The bank continues to act within strict regulatory and risk limits, but has made its first steps toward adopting third-party cloud infrastructure to support its growing needs for computing power. Many global banks have to date preferred to rely solely on proprietary servers to handle surging computational needs.

Michael Gorriz, group chief information officer in Singapore, told DigFin the bank has allowed an app he described a ‘risk calculation engine’ to operate on a vendor’s cloud, and that up to five more apps will follow this year.

“This year we’ll go from five apps in production on the cloud to ten times that amount by the end of next year,” he said, provided relevant banking regulators approve.

Sticking to IaaS
He made a distinction between using vendors’ clouds on the basis of software as a service (SaaS), and infrastructure as a service (IaaS). StanChart is hewing to IaaS.

IaaS is a form of cloud computing that offers a virtualization of computing services over the internet. The vendor provides the same kind of infrastructure that a bank would use for on-premise computing, such as servers, storage and networking.

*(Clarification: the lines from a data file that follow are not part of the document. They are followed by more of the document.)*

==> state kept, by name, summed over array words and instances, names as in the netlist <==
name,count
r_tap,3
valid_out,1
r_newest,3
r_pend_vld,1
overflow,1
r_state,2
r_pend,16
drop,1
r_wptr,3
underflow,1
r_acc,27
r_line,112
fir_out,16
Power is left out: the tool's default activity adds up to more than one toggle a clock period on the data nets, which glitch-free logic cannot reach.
--- src/rtl/freeze_hold_pkg.sv ---
// Shared constants and the hold-select helper for the freeze_hold sample-and-hold stage.
// The s control is active-low: a registered 1 means tracking and a registered 0 means frozen.
package freeze_hold_pkg;

    localparam logic S_TRACK = 1'b1;

    // Next value of the held word: follow the sample while tracking, otherwise keep it.
    function automatic logic [63:0] hold_sel(input logic track, input logic [63:0] sample,
                                             input logic [63:0] held);
        return track ? sample : held;
    endfunction

endpackage

--- src/rtl/freeze_hold_sync_reg.sv ---
// Generic register with load enable and a synchronous, active-high reset to a parameterised value.
module freeze_hold_sync_reg #(
    parameter int                 width   = 8,
    parameter logic [width-1:0]   rst_val = '0
) (
    input  logic             clk,
    input  logic             rst,
    input  logic             en,
    input  logic [width-1:0] d,
    output logic [width-1:0] q
);

    always_ff @(posedge clk) begin
        if (rst) begin
            q <= rst_val;
        end else if (en) begin
            q <= d;
        end
    end

endmodule

--- src/rtl/freeze_hold.sv ---
// Two-stage sample-and-hold: inter samples in every cycle, out follows inter unless s was low.
// The freeze acts from the registered s, so a falling s lets one more sample through.
module freeze_hold
    import freeze_hold_pkg::*;
#(
    parameter int width = 8
) (
    input  logic             clk,
    input  logic             reset_n,
    input  logic             s,
    input  logic [width-1:0] in,
    output logic [width-1:0] inter,
    output logic [width-1:0] out
);

    logic             s_q;
    logic [63:0]      sel_wide;
    logic [width-1:0] out_nxt;

    // Stage p0: register the control and the live input word.
    freeze_hold_sync_reg #(.width(1), .rst_val(S_TRACK)) u_s_q (
        .clk (clk),
        .rst (reset_n),
        .en  (1'b1),
        .d   (s),
        .q   (s_q)
    );

    freeze_hold_sync_reg #(.width(width), .rst_val('0)) u_inter (
        .clk (clk),
        .rst (reset_n),
        .en  (1'b1),
        .d   (in),
        .q   (inter)
    );

    // Stage p1: hold mux, track the sample while s_q is high, otherwise recirculate.
    always_comb begin
        sel_wide = hold_sel(s_q == S_TRACK, 64'(inter), 64'(out));
        out_nxt  = sel_wide[width-1:0];
    end

    freeze_hold_sync_reg #(.width(width), .rst_val('0)) u_out (
        .clk (clk),
        .rst (reset_n),
        .en  (1'b1),
        .d   (out_nxt),
        .q   (out)
    );

endmodule

--- config.mk ---
export PLATFORM = sky130hd
export DESIGN_NAME = freeze_hold
export DESIGN_NICKNAME = d
export VERILOG_FILES = /design/src/rtl/freeze_hold_pkg.sv /design/src/rtl/freeze_hold_sync_reg.sv /design/src/rtl/freeze_hold.sv
export SDC_FILE = /design/constraint.sdc
export NUM_CORES = 1
export LEC_CHECK = 0
export ABC_CLOCK_PERIOD_IN_PS = 1100
export BUFFER_PORTS_ARGS = -buffer_cell sky130_fd_sc_hd__buf_2
export CAP_MARGIN = 10
export CORE_MARGIN = 4
export CORE_UTILIZATION = 41
export DETAILED_ROUTE_END_ITERATION = 12
export PLACE_DENSITY = 0.73
export RECOVER_POWER = 25
export REMOVE_ABC_BUFFERS = 1
export SLEW_MARGIN = 10
export SYNTH_ARGS = -nofsm -noshare
export SYNTH_HDL_FRONTEND = slang
export SYNTH_SLANG_ARGS = --single-unit
--- constraint.sdc ---
create_clock -name clk -period 1.1 [get_ports clk]
set_clock_uncertainty 0.15 [all_clocks]
set_input_delay 0.055 -clock clk [delete_from_list [all_inputs] [get_ports clk]]
set_output_delay 0.055 -clock clk [all_outputs]
set_load 0.02 [all_outputs]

“It’s like an extension of your own data centers,” Gorriz said.

A bank vending IaaS is renting the infrastructure, but remains in charge of administrating projects, including responsibility for data. StanChart uses IaaS to develop and test new software, including that of new fintech partners.

Not only does IaaS let the bank outsource a lot of the heavy data-crunching work for developing products, but it’s a much easier sell to regulators, because the consumer data is synthetic or disguised, as in a regulatory sandbox environment.

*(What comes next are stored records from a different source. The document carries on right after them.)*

File: config.mk
export PLATFORM = sky130hd
export DESIGN_NAME = multicast_fork
export DESIGN_NICKNAME = d
export VERILOG_FILES = /design/src/rtl/multicast_fork_pkg.sv /design/src/rtl/multicast_fork.sv
export SDC_FILE = /design/constraint.sdc
export NUM_CORES = 1
export LEC_CHECK = 0
export BUFFER_PORTS_ARGS = -buffer_cell sky130_fd_sc_hd__buf_2
export CORE_UTILIZATION = 30
export CTS_CLUSTER_DIAMETER = 80
export DETAILED_ROUTE_END_ITERATION = 7
export PLACE_DENSITY = 0.58
export SYNTH_ARGS = -nofsm -noshare
export SYNTH_HDL_FRONTEND = slang
export SYNTH_SLANG_ARGS = --single-unit
export TNS_END_PERCENT = 30
File: constraint.sdc
create_clock -name clk_i -period 3.2 [get_ports clk_i]
set_input_delay 0.48 -clock clk_i [delete_from_list [all_inputs] [get_ports clk_i]]
set_output_delay 0.48 -clock clk_i [all_outputs]
set_load 0.05 [all_outputs]
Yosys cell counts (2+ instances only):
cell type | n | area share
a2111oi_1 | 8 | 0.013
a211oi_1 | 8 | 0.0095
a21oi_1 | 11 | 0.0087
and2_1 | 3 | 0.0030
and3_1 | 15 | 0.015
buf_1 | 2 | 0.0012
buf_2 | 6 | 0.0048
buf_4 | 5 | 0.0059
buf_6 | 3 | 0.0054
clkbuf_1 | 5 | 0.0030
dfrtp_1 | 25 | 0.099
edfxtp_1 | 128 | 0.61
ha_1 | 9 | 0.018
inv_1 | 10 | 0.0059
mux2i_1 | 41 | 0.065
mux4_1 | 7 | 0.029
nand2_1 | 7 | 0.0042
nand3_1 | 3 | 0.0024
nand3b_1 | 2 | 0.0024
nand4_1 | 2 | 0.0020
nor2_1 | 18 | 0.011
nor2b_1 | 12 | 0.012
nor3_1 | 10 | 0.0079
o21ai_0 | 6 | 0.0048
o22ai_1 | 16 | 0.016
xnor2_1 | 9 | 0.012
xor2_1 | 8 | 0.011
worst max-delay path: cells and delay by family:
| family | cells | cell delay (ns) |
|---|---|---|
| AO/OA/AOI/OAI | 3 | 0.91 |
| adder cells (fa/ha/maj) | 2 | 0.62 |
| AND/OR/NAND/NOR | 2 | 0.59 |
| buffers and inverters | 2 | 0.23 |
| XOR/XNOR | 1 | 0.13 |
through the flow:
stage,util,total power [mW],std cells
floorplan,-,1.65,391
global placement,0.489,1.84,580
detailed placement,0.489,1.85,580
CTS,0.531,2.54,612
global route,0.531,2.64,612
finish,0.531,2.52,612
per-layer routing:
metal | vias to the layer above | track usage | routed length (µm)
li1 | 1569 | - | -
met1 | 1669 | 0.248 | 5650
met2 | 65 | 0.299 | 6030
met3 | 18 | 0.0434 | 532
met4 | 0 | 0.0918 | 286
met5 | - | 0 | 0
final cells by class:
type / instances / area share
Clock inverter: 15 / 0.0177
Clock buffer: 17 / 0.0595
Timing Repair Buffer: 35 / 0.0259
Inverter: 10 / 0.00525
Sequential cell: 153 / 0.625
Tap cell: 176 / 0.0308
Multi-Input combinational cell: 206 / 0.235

(A SaaS model involves the vendor installing and running the apps on behalf of its client, but this might also mean the vendor assumes responsibility for updating the software, for billing end consumers, and securing customer data.)

Risk managing the cloud
The risk-calculation app is a good example of something that’s easy to get approval to outsource to a cloud vendor, because it doesn’t involve customer data at all, says Shameek Kundu, the bank’s chief data officer.

He added the many apps the bank wants to develop on the cloud will be other functions that avoid using customer data, including other risk-management tools.

Banks need to figure out a cloud strategy as a result of digitalization and working with fintech partners (many of which outsource their computing to a cloud).

But while fintech helps banks move faster, it also creates cyber-security pressures.

“We’re racing to the cloud,” said Cheri McGuire, group chief information security officer at Standard Chartered. “But there are only three or four big cloud providers. What if they suffer a data breach, or an outage?”

Such concerns among both banks and regulators worldwide have been an impediment to banks’ shifting activity to cloud providers, even as many other industries have done so.

The first concern is technical: banks conduct due diligence to ensure a vendor’s cloud offering is sound – as is the protection a fintech promises when it taps the cloud.

Compliance is another factor, particularly as cloud services are borderless – but banks, their customers, and their regulators, are not.

Third, risk management plays an equally large role, says McGuire.

The ouches of outsourcing
The concentration risk of having so few vendors at the necessary scale adds to concerns about compromising customer data, or suffering a prolonged loss of online service.

Banks also expect a huge amount of new regulation to come in 2018 that focuses on cyber-security, and so they are reluctant to outsource critical functions to cloud vendors if it means a huge new workload in compliance and reporting.

McGuire adds that regulation around using cloud services varies among countries, even if a vendor’s offering is standardized. “Regulation and privacy rules vary by market, but we own the risk” when outsourcing to a cloud vendor, McGuire said. “We can’t outsource the risk.”

One development that could make working with cloud-based fintechs easier, McGuire suggests, is if these tech partners develop their services under the auspices of a regulator’s sandbox. At least then the bank will have greater confidence that it can create the I.T. architecture to accommodate the fintech in the bank’s own systems.